[[ Source records, beginning ]]

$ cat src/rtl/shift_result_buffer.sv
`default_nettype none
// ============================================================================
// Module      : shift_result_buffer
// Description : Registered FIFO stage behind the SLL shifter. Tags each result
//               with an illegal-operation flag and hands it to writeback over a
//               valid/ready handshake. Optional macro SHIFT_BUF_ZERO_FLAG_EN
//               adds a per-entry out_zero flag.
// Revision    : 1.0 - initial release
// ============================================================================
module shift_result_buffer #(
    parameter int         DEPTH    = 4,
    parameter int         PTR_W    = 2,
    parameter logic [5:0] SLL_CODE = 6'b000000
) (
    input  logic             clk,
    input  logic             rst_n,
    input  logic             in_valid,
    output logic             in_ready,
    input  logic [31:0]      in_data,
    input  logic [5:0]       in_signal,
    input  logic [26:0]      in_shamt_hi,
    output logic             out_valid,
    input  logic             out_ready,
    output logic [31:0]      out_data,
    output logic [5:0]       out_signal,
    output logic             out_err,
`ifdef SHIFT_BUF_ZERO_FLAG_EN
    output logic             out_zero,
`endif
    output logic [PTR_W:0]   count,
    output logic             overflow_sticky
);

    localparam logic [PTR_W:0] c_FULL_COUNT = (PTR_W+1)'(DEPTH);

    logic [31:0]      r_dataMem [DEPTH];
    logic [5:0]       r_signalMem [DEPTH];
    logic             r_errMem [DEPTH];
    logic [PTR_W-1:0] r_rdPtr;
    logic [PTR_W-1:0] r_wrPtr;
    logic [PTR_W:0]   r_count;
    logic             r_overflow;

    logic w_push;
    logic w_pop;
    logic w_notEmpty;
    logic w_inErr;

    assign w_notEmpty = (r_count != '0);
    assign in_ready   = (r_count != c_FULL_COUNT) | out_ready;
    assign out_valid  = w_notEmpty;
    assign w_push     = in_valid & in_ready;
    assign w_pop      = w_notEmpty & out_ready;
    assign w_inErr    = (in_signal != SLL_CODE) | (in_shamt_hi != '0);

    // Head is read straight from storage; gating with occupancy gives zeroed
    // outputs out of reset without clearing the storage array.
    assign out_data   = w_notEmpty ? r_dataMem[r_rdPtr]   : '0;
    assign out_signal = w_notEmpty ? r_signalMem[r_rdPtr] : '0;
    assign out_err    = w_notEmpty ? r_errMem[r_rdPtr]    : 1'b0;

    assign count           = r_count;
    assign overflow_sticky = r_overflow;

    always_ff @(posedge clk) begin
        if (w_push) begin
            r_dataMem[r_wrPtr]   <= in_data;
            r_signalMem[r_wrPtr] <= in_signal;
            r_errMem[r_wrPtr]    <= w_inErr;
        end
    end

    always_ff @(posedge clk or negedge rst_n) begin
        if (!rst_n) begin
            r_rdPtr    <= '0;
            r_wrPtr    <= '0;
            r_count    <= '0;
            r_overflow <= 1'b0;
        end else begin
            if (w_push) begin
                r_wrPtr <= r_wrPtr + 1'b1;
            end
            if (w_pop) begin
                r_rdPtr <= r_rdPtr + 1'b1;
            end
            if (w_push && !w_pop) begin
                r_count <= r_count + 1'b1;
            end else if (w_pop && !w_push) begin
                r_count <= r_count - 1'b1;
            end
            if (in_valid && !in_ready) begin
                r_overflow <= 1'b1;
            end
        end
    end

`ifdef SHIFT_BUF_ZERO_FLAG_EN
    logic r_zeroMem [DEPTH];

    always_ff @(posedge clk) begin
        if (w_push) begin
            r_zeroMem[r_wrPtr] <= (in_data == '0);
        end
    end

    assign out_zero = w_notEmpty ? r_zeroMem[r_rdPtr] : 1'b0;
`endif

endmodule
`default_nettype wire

[[ Source records, end ]]

- Instructions for the task:
Reproduce the data in its entirety. Keep every character unchanged.

- Exercise output:
$ cat src/rtl/shift_result_buffer.sv
`default_nettype none
// ============================================================================
// Module      : shift_result_buffer
// Description : Registered FIFO stage behind the SLL shifter. Tags each result
//               with an illegal-operation flag and hands it to writeback over a
//               valid/ready handshake. Optional macro SHIFT_BUF_ZERO_FLAG_EN
//               adds a per-entry out_zero flag.
// Revision    : 1.0 - initial release
// ============================================================================
module shift_result_buffer #(
    parameter int         DEPTH    = 4,
    parameter int         PTR_W    = 2,
    parameter logic [5:0] SLL_CODE = 6'b000000
) (
    input  logic             clk,
    input  logic             rst_n,
    input  logic             in_valid,
    output logic             in_ready,
    input  logic [31:0]      in_data,
    input  logic [5:0]       in_signal,
    input  logic [26:0]      in_shamt_hi,
    output logic             out_valid,
    input  logic             out_ready,
    output logic [31:0]      out_data,
    output logic [5:0]       out_signal,
    output logic             out_err,
`ifdef SHIFT_BUF_ZERO_FLAG_EN
    output logic             out_zero,
`endif
    output logic [PTR_W:0]   count,
    output logic             overflow_sticky
);

    localparam logic [PTR_W:0] c_FULL_COUNT = (PTR_W+1)'(DEPTH);

    logic [31:0]      r_dataMem [DEPTH];
    logic [5:0]       r_signalMem [DEPTH];
    logic             r_errMem [DEPTH];
    logic [PTR_W-1:0] r_rdPtr;
    logic [PTR_W-1:0] r_wrPtr;
    logic [PTR_W:0]   r_count;
    logic             r_overflow;

    logic w_push;
    logic w_pop;
    logic w_notEmpty;
    logic w_inErr;

    assign w_notEmpty = (r_count != '0);
    assign in_ready   = (r_count != c_FULL_COUNT) | out_ready;
    assign out_valid  = w_notEmpty;
    assign w_push     = in_valid & in_ready;
    assign w_pop      = w_notEmpty & out_ready;
    assign w_inErr    = (in_signal != SLL_CODE) | (in_shamt_hi != '0);

    // Head is read straight from storage; gating with occupancy gives zeroed
    // outputs out of reset without clearing the storage array.
    assign out_data   = w_notEmpty ? r_dataMem[r_rdPtr]   : '0;
    assign out_signal = w_notEmpty ? r_signalMem[r_rdPtr] : '0;
    assign out_err    = w_notEmpty ? r_errMem[r_rdPtr]    : 1'b0;

    assign count           = r_count;
    assign overflow_sticky = r_overflow;

    always_ff @(posedge clk) begin
        if (w_push) begin
            r_dataMem[r_wrPtr]   <= in_data;
            r_signalMem[r_wrPtr] <= in_signal;
            r_errMem[r_wrPtr]    <= w_inErr;
        end
    end

    always_ff @(posedge clk or negedge rst_n) begin
        if (!rst_n) begin
            r_rdPtr    <= '0;
            r_wrPtr    <= '0;
            r_count    <= '0;
            r_overflow <= 1'b0;
        end else begin
            if (w_push) begin
                r_wrPtr <= r_wrPtr + 1'b1;
            end
            if (w_pop) begin
                r_rdPtr <= r_rdPtr + 1'b1;
            end
            if (w_push && !w_pop) begin
                r_count <= r_count + 1'b1;
            end else if (w_pop && !w_push) begin
                r_count <= r_count - 1'b1;
            end
            if (in_valid && !in_ready) begin
                r_overflow <= 1'b1;
            end
        end
    end

`ifdef SHIFT_BUF_ZERO_FLAG_EN
    logic r_zeroMem [DEPTH];

    always_ff @(posedge clk) begin
        if (w_push) begin
            r_zeroMem[r_wrPtr] <= (in_data == '0);
        end
    end

    assign out_zero = w_notEmpty ? r_zeroMem[r_rdPtr] : 1'b0;
`endif

endmodule
`default_nettype wire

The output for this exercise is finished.